Antoine-Gaspard Couillard (February 16, 1789 - June 12, 1847) was a seigneur, medical doctor and political figure in Lower Canada.

He was born at Saint-Thomas in Montmagny in 1789, the son of seigneur Jean-Baptiste Couillard and Marie-Angélique Chaussegros de Léry, the

daughter of Gaspard-Joseph Chaussegros de Léry. Couillard studied at the Petit Séminaire de Québec. He articled in law with Alexandre-André-Victor Chaussegros de Léry, but then decided to become a doctor, studying with Samuel Holmes and René-Joseph Kimber. He completed his studies at the University of Pennsylvania and then returned to Lower Canada in 1811 and was authorized to practice medicine. He set up practice at Quebec City and Saint-Thomas. He also served as a surgeon for the militia during the War of 1812. He inherited part of the seigneury of Rivière-du-Sud after his father's death and acquired other parts, becoming the principal owner. Couillard was a member of the Literary and Historical Society of Quebec.

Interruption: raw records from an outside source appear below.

**src/sv/fsc_pkg.sv**
```systemverilog
// Shared types and constants for the frustum sphere culling block.
package fsc_pkg;

    localparam int FRAC_BITS_DEF = 16;
    localparam int NUM_PLANES    = 6;

    localparam logic [1:0] REQ_WRITE   = 2'd0;
    localparam logic [1:0] REQ_REBUILD = 2'd1;
    localparam logic [1:0] REQ_TEST    = 2'd2;

    localparam logic [31:0] NORM_ONE = 32'h4000_0000;

    // One frustum plane: normal in Q2.30, offset in Q16.16.
    typedef struct packed {
        logic signed [31:0] nx;
        logic signed [31:0] ny;
        logic signed [31:0] nz;
        logic signed [31:0] off;
    } t_plane;

    // Plane generator status toward the top level.
    typedef struct packed {
        logic beat;  // a finished plane is on the plane bus
        logic done;  // last plane of the rebuild
    } t_pg_stat;

    function automatic logic [32:0] mag33(input logic signed [32:0] v);
        mag33 = v[32] ? 33'(-v) : 33'(v);
    endfunction

    function automatic logic signed [31:0] sat33(input logic signed [32:0] v);
        if (v > 33'sh0_7FFF_FFFF) begin
            sat33 = 32'sh7FFF_FFFF;
        end else if (v < -33'sh0_8000_0000) begin
            sat33 = 32'sh8000_0000;
        end else begin
            sat33 = v[31:0];
        end
    endfunction

endpackage

```
**src/sv/fsc_planegen.sv**
```systemverilog
// Matrix store and plane rebuild engine: sums, isqrt and restoring divides.
module fsc_planegen #(
    parameter int FRAC_BITS = fsc_pkg::FRAC_BITS_DEF
) (
    input  logic              i_clk,
    input  logic              i_rst_n,
    input  logic              i_wr_en,
    input  logic [3:0]        i_wr_idx,
    input  logic [31:0]       i_wr_val,
    input  logic              i_go,
    output fsc_pkg::t_plane   o_plane,
    output fsc_pkg::t_pg_stat o_stat
);

    typedef enum logic [2:0] {
        S_IDLE, S_LOAD, S_SQ, S_SQRT, S_DLOAD, S_DIV, S_EMIT
    } t_state;

    t_state              r_state;
    logic [31:0]         r_mem [16];
    logic [15:0]         r_mvalid;
    logic [31:0]         r_rdata;
    logic [2:0]          r_p;
    logic [6:0]          r_cnt;
    logic [1:0]          r_k;
    logic signed [32:0]  r_m3;
    logic signed [32:0]  r_a [4];
    logic [1:0]          r_sh;
    logic [63:0]         r_acc;
    logic [33:0]         r_rem;
    logic [31:0]         r_root;
    logic [33:0]         r_den;
    logic [63:0]         r_num;
    logic [63:0]         r_q;
    logic signed [31:0]  r_pl [4];

    logic [1:0]  w_col;
    logic [3:0]  w_addr;
    logic [2:0]  w_prev;
    logic        w_plus;
    logic [32:0] w_mag0, w_mag1, w_mag2, w_mx, w_magk;
    logic [30:0] w_t;
    logic [35:0] w_sq_rem, w_sq_trial;
    logic [34:0] w_d_rem;
    logic [31:0] w_res;
    logic        w_neg;

    assign w_plus = ~r_p[0];
    assign w_col  = r_cnt[0] ? r_p[2:1] : 2'd3;
    assign w_addr = {r_cnt[2:1], w_col};
    assign w_prev = 3'(r_cnt - 7'd1);

    assign w_mag0 = fsc_pkg::mag33(r_a[0]);
    assign w_mag1 = fsc_pkg::mag33(r_a[1]);
    assign w_mag2 = fsc_pkg::mag33(r_a[2]);
    assign w_mx   = (w_mag0 > w_mag1) ? ((w_mag0 > w_mag2) ? w_mag0 : w_mag2)
                                      : ((w_mag1 > w_mag2) ? w_mag1 : w_mag2);
    assign w_magk = fsc_pkg::mag33(r_a[r_k]);
    // squaring steps k = 1..3 take normal components 0..2
    assign w_t    = 31'(fsc_pkg::mag33(r_a[r_k - 2'd1]) >> r_sh);

    assign w_sq_rem   = {r_rem, r_acc[63:62]};
    assign w_sq_trial = {2'b00, r_root, 2'b01};
    assign w_d_rem    = {r_rem, r_num[63]};

    // Signed, clamped result of the finished divide.
    always_comb begin
        w_neg = r_a[r_k][32];
        if (r_k != 2'd3) begin
            w_res = (r_q > 64'(fsc_pkg::NORM_ONE)) ? fsc_pkg::NORM_ONE : r_q[31:0];
            w_res = w_neg ? -w_res : w_res;
        end else if (w_neg) begin
            w_res = (r_q > 64'h8000_0000) ? 32'h8000_0000 : 32'(-r_q);
        end else begin
            w_res = (r_q > 64'h7FFF_FFFF) ? 32'h7FFF_FFFF : r_q[31:0];
        end
    end

    always_ff @(posedge i_clk) begin
        if (i_wr_en) begin
            r_mem[i_wr_idx] <= i_wr_val;
        end
        r_rdata <= r_mvalid[w_addr] ? r_mem[w_addr] : 32'd0;
    end

    always_ff @(posedge i_clk) begin
        if (!i_rst_n) begin
            r_state  <= S_IDLE;
            r_mvalid <= '0;
            r_p      <= '0;
            r_cnt    <= '0;
            r_k      <= '0;
        end else begin
            if (i_wr_en) begin
                r_mvalid[i_wr_idx] <= 1'b1;
            end
            unique case (r_state)
                S_IDLE: begin
                    if (i_go) begin
                        r_p     <= '0;
                        r_cnt   <= '0;
                        r_state <= S_LOAD;
                    end
                end
                S_LOAD: begin
                    if (r_cnt != 7'd0) begin
                        if (!w_prev[0]) begin
                            r_m3 <= 33'($signed(r_rdata));
                        end else if (w_plus) begin
                            r_a[w_prev[2:1]] <= r_m3 + 33'($signed(r_rdata));
                        end else begin
                            r_a[w_prev[2:1]] <= r_m3 - 33'($signed(r_rdata));
                        end
                    end
                    if (r_cnt == 7'd8) begin
                        r_cnt   <= '0;
                        r_k     <= '0;
                        r_acc   <= '0;
                        r_state <= S_SQ;
                    end else begin
                        r_cnt <= r_cnt + 7'd1;
                    end
                end
                S_SQ: begin
                    if (r_k == 2'd0) begin
                        // shift search only needs the first step, k = 0
                        r_sh  <= w_mx[32] ? 2'd2 : (w_mx[31] ? 2'd1 : 2'd0);
                        r_k   <= 2'd1;
                    end else begin
                        r_acc <= r_acc + 64'(w_t) * 64'(w_t);
                        if (r_k == 2'd3) begin
                            r_k     <= '0;
                            r_cnt   <= '0;
                            r_rem   <= '0;
                            r_root  <= '0;
                            r_state <= S_SQRT;
                        end else begin
                            r_k <= r_k + 2'd1;
                        end
                    end
                end
                S_SQRT: begin
                    r_acc <= {r_acc[61:0], 2'b00};
                    if (w_sq_rem >= w_sq_trial) begin
                        r_rem  <= 34'(w_sq_rem - w_sq_trial);
                        r_root <= {r_root[30:0], 1'b1};
                    end else begin
                        r_rem  <= w_sq_rem[33:0];
                        r_root <= {r_root[30:0], 1'b0};
                    end
                    if (r_cnt == 7'd31) begin
                        r_state <= S_DLOAD;
                    end
                    r_cnt <= r_cnt + 7'd1;
                end
                S_DLOAD: begin
                    if (r_root == 32'd0) begin
                        r_pl[0] <= '0;
                        r_pl[1] <= '0;
                        r_pl[2] <= '0;
                        r_pl[3] <= fsc_pkg::sat33(r_a[3]);
                        r_state <= S_EMIT;
                    end else begin
                        r_den   <= 34'(r_root) << r_sh;
                        r_num   <= (r_k == 2'd3) ? (64'(w_magk) << FRAC_BITS)
                                                 : (64'(w_magk) << 30);
                        r_rem   <= '0;
                        r_q     <= '0;
                        r_cnt   <= '0;
                        r_state <= S_DIV;
                    end
                end
                S_DIV: begin
                    if (r_cnt == 7'd64) begin
                        r_pl[r_k] <= w_res;
                        r_k       <= r_k + 2'd1;
                        r_state   <= (r_k == 2'd3) ? S_EMIT : S_DLOAD;
                    end else begin
                        r_num <= {r_num[62:0], 1'b0};
                        if (w_d_rem >= {1'b0, r_den}) begin
                            r_rem <= 34'(w_d_rem - {1'b0, r_den});
                            r_q   <= {r_q[62:0], 1'b1};
                        end else begin
                            r_rem <= w_d_rem[33:0];
                            r_q   <= {r_q[62:0], 1'b0};
                        end
                        r_cnt <= r_cnt + 7'd1;
                    end
                end
                S_EMIT: begin
                    r_k   <= '0;
                    r_cnt <= '0;
                    r_p   <= r_p + 3'd1;
                    r_state <= (r_p == 3'(fsc_pkg::NUM_PLANES - 1)) ? S_IDLE : S_LOAD;
                end
                default: r_state <= S_IDLE;
            endcase
        end
    end

    assign o_plane.nx  = r_pl[0];
    assign o_plane.ny  = r_pl[1];
    assign o_plane.nz  = r_pl[2];
    assign o_plane.off = r_pl[3];
    assign o_stat.beat = (r_state == S_EMIT);
    assign o_stat.done = (r_state == S_EMIT) && (r_p == 3'(fsc_pkg::NUM_PLANES - 1));

endmodule

```
**config.mk**
```make
export PLATFORM = sky130hd
export DESIGN_NAME = fsc_planegen
export DESIGN_NICKNAME = d
export VERILOG_FILES = /design/src/sv/fsc_pkg.sv /design/src/sv/fsc_planegen.sv
export SDC_FILE = /design/constraint.sdc
export NUM_CORES = 2
export LEC_CHECK = 0
export ABC_AREA = 1
export BUFFER_PORTS_ARGS = -buffer_cell sky130_fd_sc_hd__buf_2
export CAP_MARGIN = 10
export CORE_MARGIN = 5
export CORE_UTILIZATION = 40
export DETAILED_ROUTE_END_ITERATION = 16
export PLACE_DENSITY_LB_ADDON = 0.12
export SLEW_MARGIN = 20
export SYNTH_ARGS = -nofsm -noshare
export SYNTH_HDL_FRONTEND = slang
export SYNTH_SLANG_ARGS = --single-unit
```
**constraint.sdc**
```tcl
create_clock -name i_clk -period 10.9 [get_ports i_clk]
set_input_delay 2.18 -clock i_clk [delete_from_list [all_inputs] [get_ports i_clk]]
set_output_delay 2.18 -clock i_clk [all_outputs]
set_load 0.1 [all_outputs]
```
==> impl_results.md <==
* Status: complete, no violations
* Placed cell areas at 95,900 sq um
* Nets at 11.5k
* Fin util at 0.445
* Actual slew at the worst max-slew pin at 1.33 ns
* DPL Wire Length at 250,000 um
* Final WS setup at 0.249 ns
* Worst-path maximum fanout at 32
* Dpl ws at -0.0515 ns
* Slew HR at 0.105
* Clock Skew at 0.0579 ns
* Fin. Hold Viols at 0
* R2R Path Start: r_k[0]$_SDFFE_PN0P_
* Synthesis-to-finish area growth at 10.7%
* Via count at 72.8k
* Yosys top cell by area: edfxtp_1
* Max frequency at 93.9 MHz
* Die Span Y at 488 um
* Hold_ws at 0.465 ns
* Mean post-synth cell area at 9.07 sq um
* CTS Buffer Depth at 3
* Overflow left after global routing at 0
* CTS buffer count at 143
* Fillers at 22.3k
* Clk_lat worst skew at 0.84 ns
* Final instance area at 101,000 sq um
* CP endpoint kind: flop
* Leading post-synthesis cells by cell area: edfxtp_1 (36%), fa_1 (18%), nand2_1 (7.2%)
* Data arrival, critical path at 11.17 ns
* Post-Route WL at 334,000 um
* Post-route clock period utilization at 0.977
* Vias in the first global route at 74.1k
* Netlist Area Pre-Place at 91,300 sq um
* Top-count cell post-synth: nand2_1
* Startpoint Class: flop
* Yosys reg bits at 1,147
* CTS tree: done
* Critical-path top delay cell: fa_1
* Post-Syn Instances at 10.1k
* R2R cell count at 37
* Clock-pin slew on the worst setup and hold paths at 0.06 ns
* Synth Flop Type: edfxtp_1
* Area of the multi-input gates at 50,500 sq um
* First DRT Iteration DRCs at 6,609
* RePlAce Congestion at 1.00
* Mapped Nets at 11.4k
* Required @ worst endpoint at 11.42 ns
* Core outline area at 227,000 sq um
* Endpoints failing setup at 0
* Yosys warnings at 0
* Largest net degree at the start of global routing at 151
* Number of max-cap violations at 0
* Initial antenna violation count at 16
* DRT antenna net count at 0
* Worst path max stage delay at 0.56 ns
* CP Class: reg -> reg
* R2r endpoint: r_acc[49]$_SDFFCE_PN0P_
* Reg2reg setup slack at 0.25 ns
* Hold Crit Start: r_mvalid[0]$_SDFFE_PN0P_
* Io pins at 170
* FF/Latch Area at 33,800 sq um
* Clk sink count at 1,147
* Share of layout cells above drive strength 1 at 0.0787
* Seq/Total Area, Yosys at 0.370
* Die span in x at 488 um
* DRC viols at 0
* Cell Rows at 175
* Hold Buf Count CTS at 0
* Min-Delay Path Class: reg -> reg
* CTS H-tree lvls at 4
* Hold path depth at 1
* Post-synth cell types at 67
* List of most frequent post-synthesis cells: nand2_1 (1,744), inv_1 (1,403), edfxtp_1 (1,082)
* DR pass1 iterations at 6
* Die footprint at 238,000 sq um
* IO Port Bufs at 169
* Post-synth EDFFs at 1,082
* Clock Root Buffer: clkbuf_16
* Global-route wire length before repair at 492,000 um
* Vias/cell at 5.48
* Async SR Flop Fraction at 0
* All-layer global routing usage at 0.278
* Fin. max-slew vios at 0
* Hold endpoint: r_mvalid[0]$_SDFFE_PN0P_
* Top cell type's share of synthesized area at 0.356
* Initial Util at 0.402
* Unrepaired setup endpoints after global routing: true
* Crit path time final at 10.65 ns
* Wire per inst at 25.1 um
[what timing repair did]
item / 4_1_cts / 5_1_grt
gates resized for setup: 1 / 42
endpoints found under the setup margin: 1 / 25
setup buffers: 0 / 9
cloned: 0 / 0
[flip-flops by register name, summed over array words and instances (netlist names), named ones only]
signal and flops:
r_a 132, r_acc 64, r_cnt 7, r_den 34
r_k 2, r_m3 32, r_mem 512, r_mvalid 16
r_num 48, r_p 3, r_pl 128, r_q 64
r_rdata 32, r_rem 34, r_root 32, r_sh 2
r_state 3
[cell usage in the layout (no fill, tap or decap), types with 17 or more instances in the layout]
master and n:
xor2_1 184, o211ai_1 35, a21boi_0 17, buf_4 172, clkbuf_16 144, inv_2 55, o22ai_1 114, o21ai_0 778
nor3_1 78, dfxtp_1 59, nor2_4 33, fa_1 812, o21ai_1 37, nor2_1 958, o21bai_1 19, nand2_2 20
nand2_1 1737, nand4_1 91, nor4_1 28, o221ai_1 51, mux2i_1 29, inv_1 1397, xnor2_1 91, buf_2 169
a31oi_1 20, or2_2 28, a21o_1 33, nand3_1 407, a21oi_1 763, edfxtp_1 1082, clkinv_1 25, nand3b_1 38
ha_1 464, nor2_2 36, o21a_1 18, clkbuf_1 26, bufinv_16 17
[metal layers]
metal	routed length, um	vias up	track usage
met2	155000	2576	0.451
li1	-	33549	-
met1	140000	36139	0.371
met3	21100	571	0.0404
met5	34	-	0
met4	17400	6	0.122
[cell families (layout without fill, tap and decap cells)]
family,count (synthesis),after routing,synth area share
AND/OR/NAND/NOR,3497,3497,0.160
AO/OA/AOI/OAI,1968,1968,0.118
buffers and inverters,1870,2087,0.0803
adder cells (fa/ha/maj),1276,1276,0.242
flip-flops,1147,1147,0.370
XOR/XNOR,276,276,0.0265
multiplexers,29,29,0.00318
other,0,5,0
[worst max-delay path, delay by kind of cell (launching register included)]
family                     cells  cell delay, ns
buffers and inverters          5            0.78
DFF                            1            0.36
xor gates and xnor gates       1            0.15
adders and majority gates     10            4.97
AOI/OAI and AO/OA              8            2.00
and+or+nand+nor               13            2.02
[worst max path at each step]
stage	startpoint	to	slack (ns)	cells past startpoint
after floorplan	r_k[0]$_SDFFE_PN0P_	r_acc[53]$_SDFFCE_PN0P_	1.81	40
after global placement	r_k[0]$_SDFFE_PN0P_	r_acc[49]$_SDFFCE_PN0P_	0.01	37
after detailed placement	r_k[0]$_SDFFE_PN0P_	r_acc[49]$_SDFFCE_PN0P_	-0.05	37
after CTS	r_k[0]$_SDFFE_PN0P_	r_acc[49]$_SDFFCE_PN0P_	0.02	37
after global routing	r_k[0]$_SDFFE_PN0P_	r_acc[49]$_SDFFCE_PN0P_	-0.02	39
final	r_k[0]$_SDFFE_PN0P_	r_acc[49]$_SDFFCE_PN0P_	0.25	37
[per-stage QoR]
| step | TNS (ns) | instances |
|---|---|---|
| floorplan | 0 | 10063 |
| global placement | 0 | 13020 |
| detailed placement | -0.0515 | 13021 |
| CTS | 0 | 13280 |
| global route | -0.0527 | 13290 |
| finish | 0 | 13294 |
[layout make-up]
cell class                 count  share of cell area
tap                         3009              0.0373
inverter                    1469              0.0549
sequential                  1147               0.335
multi-input combinational   7046               0.500
antenna                        5            0.000124
clock buffer                 174              0.0372
timing repair buffer         359              0.0244
clock inverter                85              0.0119
Power is left out: the tool's default activity adds up to more than one toggle a clock period on the data nets, which glitch-free logic cannot reach.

He was a justice of the peace and was named to the Legislative Council of Lower Canada in 1832. He was named registrar for Saint-Thomas district in 1842 and for L'Islet County in 1844.

He died at Montmagny in 1847.

His daughter Catherine Charlotte-Éliza married Alexandre-René Chaussegros de Léry, who later served in the Canadian Senate.